Instructions to follow:
Your answer should consist of the lines below that hold the word "changes".

Material for this exercise:

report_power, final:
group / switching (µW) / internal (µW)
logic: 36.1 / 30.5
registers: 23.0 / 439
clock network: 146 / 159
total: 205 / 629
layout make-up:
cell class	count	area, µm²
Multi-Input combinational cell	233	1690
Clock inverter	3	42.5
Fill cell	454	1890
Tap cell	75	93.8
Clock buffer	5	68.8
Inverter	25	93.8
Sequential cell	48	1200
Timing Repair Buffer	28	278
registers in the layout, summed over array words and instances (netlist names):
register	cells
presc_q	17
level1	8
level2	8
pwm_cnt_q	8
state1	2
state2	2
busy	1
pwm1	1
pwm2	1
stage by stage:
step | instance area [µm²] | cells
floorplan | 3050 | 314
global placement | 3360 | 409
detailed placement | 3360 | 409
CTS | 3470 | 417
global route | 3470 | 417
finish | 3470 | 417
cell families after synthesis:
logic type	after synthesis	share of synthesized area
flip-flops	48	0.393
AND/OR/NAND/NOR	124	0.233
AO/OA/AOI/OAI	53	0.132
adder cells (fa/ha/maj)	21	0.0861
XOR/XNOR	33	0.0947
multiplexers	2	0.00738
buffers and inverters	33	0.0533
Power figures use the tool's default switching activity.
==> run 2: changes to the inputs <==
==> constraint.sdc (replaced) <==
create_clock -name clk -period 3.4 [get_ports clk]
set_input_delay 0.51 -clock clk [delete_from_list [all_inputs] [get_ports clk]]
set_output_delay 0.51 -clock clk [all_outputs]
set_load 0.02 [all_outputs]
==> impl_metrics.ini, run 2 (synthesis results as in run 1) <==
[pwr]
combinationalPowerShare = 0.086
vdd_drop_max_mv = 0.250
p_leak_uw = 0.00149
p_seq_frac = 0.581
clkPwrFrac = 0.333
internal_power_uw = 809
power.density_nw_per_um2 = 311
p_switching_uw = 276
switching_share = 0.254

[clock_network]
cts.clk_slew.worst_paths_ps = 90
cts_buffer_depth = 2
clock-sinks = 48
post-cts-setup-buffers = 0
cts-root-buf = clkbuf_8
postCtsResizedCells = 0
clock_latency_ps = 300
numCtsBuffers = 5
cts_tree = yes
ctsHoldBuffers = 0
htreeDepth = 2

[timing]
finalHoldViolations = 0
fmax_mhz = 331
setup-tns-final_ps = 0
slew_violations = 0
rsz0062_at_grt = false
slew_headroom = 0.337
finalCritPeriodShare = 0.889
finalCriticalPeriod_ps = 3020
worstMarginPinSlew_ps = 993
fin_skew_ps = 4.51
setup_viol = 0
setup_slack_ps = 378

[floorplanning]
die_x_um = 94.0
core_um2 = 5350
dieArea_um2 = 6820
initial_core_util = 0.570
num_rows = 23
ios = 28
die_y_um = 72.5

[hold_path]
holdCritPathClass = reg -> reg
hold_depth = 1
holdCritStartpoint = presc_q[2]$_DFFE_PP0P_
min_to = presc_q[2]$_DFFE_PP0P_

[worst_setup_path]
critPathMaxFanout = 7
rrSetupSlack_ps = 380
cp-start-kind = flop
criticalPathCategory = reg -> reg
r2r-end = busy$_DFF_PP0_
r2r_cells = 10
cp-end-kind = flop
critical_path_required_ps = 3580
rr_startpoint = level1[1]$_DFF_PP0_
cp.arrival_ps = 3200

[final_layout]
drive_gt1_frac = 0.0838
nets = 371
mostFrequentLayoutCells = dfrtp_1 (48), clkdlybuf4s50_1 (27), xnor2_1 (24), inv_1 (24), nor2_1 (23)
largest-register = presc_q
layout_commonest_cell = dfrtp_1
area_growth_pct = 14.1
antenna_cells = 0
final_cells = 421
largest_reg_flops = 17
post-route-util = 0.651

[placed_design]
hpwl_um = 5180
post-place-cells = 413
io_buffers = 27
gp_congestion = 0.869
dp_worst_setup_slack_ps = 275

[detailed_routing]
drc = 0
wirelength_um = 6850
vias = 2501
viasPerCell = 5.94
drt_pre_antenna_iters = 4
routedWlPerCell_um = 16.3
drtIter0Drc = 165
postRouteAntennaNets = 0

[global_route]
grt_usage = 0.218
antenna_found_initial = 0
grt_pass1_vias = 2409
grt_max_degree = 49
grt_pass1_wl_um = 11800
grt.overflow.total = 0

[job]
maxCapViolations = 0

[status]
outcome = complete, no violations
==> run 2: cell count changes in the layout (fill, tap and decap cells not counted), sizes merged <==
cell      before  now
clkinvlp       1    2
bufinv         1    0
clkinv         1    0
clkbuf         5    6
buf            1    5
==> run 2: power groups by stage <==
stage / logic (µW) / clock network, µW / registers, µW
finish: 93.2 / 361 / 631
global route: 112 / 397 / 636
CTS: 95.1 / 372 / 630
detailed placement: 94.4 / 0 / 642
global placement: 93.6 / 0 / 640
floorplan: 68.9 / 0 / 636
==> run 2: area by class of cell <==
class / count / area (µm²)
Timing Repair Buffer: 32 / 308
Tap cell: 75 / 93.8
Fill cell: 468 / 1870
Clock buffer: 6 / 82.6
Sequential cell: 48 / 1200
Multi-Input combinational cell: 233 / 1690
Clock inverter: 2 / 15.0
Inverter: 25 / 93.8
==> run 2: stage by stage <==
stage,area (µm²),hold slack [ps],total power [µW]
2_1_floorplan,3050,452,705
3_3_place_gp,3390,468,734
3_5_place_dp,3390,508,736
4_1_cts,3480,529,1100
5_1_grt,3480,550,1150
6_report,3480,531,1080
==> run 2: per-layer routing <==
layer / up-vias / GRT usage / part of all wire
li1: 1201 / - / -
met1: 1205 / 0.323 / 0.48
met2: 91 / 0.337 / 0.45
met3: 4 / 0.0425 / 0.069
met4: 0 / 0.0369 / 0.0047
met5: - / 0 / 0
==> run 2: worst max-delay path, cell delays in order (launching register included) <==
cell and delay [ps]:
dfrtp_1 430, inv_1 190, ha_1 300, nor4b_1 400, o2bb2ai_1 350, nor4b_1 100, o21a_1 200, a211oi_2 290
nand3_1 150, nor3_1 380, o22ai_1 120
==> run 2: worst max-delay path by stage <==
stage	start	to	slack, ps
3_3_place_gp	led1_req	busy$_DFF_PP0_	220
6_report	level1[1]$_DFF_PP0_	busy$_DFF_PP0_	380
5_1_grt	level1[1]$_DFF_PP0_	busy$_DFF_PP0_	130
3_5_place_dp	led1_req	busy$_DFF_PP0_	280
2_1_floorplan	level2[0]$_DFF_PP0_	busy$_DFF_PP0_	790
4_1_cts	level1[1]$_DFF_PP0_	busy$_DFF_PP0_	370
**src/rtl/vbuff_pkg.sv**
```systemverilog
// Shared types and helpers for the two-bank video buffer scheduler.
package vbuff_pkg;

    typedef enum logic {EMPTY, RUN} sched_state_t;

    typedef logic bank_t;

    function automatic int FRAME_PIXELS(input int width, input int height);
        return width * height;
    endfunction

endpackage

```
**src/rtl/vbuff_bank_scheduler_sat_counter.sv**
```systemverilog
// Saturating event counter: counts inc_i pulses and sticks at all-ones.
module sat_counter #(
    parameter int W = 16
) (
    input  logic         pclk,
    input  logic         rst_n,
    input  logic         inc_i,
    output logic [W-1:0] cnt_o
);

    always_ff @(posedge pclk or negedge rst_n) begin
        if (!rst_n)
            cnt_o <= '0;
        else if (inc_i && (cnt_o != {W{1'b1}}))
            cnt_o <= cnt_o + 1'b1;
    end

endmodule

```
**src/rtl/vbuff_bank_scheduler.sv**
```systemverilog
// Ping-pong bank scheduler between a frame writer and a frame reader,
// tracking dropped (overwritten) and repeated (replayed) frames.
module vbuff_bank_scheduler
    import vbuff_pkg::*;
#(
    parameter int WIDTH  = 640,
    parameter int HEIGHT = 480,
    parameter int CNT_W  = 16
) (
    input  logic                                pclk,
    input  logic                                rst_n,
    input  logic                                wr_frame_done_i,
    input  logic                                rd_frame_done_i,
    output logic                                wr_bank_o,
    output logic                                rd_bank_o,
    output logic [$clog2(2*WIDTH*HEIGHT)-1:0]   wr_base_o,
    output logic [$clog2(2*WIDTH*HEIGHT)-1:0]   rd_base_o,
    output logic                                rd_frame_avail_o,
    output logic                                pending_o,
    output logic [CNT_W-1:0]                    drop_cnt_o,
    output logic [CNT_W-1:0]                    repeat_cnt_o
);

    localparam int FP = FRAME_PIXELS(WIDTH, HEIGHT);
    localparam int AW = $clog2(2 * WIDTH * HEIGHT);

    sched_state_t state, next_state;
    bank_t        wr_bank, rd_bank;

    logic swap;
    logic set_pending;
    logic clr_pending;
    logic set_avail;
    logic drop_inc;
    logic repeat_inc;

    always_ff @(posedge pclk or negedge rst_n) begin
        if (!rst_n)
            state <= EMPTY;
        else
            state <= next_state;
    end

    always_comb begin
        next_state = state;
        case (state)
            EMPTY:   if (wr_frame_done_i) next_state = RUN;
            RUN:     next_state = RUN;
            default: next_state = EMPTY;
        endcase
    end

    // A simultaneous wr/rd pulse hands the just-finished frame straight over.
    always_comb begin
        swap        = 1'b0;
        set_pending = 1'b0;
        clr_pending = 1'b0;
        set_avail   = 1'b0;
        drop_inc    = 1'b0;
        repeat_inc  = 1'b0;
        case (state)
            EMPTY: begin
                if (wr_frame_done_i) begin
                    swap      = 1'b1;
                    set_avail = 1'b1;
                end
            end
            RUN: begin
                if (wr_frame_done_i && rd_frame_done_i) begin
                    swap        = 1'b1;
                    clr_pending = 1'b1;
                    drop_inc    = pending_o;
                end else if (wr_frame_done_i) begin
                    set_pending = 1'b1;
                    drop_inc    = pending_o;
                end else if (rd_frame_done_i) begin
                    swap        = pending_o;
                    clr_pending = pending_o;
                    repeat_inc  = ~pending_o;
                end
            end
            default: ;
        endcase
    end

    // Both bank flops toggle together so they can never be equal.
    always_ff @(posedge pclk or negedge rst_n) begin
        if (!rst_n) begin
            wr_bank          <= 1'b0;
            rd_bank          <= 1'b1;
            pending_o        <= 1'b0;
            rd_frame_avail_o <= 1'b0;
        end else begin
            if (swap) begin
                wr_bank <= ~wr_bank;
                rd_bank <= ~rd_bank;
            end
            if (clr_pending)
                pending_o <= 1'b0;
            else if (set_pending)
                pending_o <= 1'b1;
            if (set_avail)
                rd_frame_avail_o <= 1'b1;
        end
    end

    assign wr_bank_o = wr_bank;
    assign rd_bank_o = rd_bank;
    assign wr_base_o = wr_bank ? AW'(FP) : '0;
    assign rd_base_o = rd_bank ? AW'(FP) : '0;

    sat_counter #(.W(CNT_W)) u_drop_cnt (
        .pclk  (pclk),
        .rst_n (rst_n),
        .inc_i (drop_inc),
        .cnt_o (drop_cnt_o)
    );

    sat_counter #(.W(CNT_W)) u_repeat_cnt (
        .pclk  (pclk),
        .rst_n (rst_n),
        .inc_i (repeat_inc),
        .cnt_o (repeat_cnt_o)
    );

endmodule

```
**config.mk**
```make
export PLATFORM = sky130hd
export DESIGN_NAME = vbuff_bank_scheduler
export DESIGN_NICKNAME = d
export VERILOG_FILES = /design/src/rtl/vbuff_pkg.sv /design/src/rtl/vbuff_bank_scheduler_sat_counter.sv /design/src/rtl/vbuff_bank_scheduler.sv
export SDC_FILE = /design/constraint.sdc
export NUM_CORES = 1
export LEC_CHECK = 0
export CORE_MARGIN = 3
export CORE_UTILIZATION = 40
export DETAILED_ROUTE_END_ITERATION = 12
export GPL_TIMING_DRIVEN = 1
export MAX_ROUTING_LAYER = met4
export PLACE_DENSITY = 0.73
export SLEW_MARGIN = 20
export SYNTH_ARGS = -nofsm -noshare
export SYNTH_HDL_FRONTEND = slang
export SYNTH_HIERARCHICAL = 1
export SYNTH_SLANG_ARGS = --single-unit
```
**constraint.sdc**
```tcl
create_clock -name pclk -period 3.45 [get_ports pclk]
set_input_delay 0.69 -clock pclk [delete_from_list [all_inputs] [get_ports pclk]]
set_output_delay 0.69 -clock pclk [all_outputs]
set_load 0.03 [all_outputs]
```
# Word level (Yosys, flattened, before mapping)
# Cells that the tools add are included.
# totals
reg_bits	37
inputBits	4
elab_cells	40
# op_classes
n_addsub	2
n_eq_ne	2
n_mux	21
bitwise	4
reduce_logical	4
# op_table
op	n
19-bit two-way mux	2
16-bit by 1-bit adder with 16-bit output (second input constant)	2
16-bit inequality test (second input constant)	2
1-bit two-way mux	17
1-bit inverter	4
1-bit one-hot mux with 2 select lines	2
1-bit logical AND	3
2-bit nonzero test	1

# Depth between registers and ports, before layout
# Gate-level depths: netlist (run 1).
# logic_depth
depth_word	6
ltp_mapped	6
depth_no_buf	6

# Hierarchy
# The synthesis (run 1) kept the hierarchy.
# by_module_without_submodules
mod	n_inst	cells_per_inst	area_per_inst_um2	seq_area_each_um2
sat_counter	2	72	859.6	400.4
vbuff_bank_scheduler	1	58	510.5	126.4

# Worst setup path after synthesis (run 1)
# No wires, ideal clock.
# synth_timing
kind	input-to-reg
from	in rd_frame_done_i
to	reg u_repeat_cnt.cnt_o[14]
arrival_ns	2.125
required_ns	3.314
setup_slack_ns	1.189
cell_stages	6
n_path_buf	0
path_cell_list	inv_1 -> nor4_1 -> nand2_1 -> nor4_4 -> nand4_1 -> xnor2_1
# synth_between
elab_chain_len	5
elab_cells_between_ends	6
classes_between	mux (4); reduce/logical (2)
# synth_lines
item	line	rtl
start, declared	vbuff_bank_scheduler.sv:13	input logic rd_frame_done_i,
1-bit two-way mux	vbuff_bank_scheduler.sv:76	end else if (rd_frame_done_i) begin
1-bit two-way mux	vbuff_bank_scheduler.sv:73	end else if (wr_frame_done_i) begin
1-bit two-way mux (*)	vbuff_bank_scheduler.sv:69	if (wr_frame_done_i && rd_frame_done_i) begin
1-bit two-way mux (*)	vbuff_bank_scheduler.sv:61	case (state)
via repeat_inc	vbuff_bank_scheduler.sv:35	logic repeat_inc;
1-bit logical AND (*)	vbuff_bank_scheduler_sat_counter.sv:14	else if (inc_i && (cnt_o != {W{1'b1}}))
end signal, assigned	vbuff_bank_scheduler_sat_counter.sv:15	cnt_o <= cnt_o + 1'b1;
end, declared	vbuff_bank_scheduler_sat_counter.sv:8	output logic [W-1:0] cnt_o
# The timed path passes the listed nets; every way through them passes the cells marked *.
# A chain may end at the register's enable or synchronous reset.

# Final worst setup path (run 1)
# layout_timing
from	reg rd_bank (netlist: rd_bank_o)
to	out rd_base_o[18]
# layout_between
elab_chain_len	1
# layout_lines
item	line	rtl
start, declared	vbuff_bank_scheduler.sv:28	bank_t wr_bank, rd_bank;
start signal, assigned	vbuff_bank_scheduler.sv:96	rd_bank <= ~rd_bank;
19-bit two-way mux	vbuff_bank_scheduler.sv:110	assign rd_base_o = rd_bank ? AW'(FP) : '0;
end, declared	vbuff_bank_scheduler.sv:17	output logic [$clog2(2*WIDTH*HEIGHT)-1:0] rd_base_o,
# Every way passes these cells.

Output:
==> run 2: changes to the inputs <==
==> run 2: cell count changes in the layout (fill, tap and decap cells not counted), sizes merged <==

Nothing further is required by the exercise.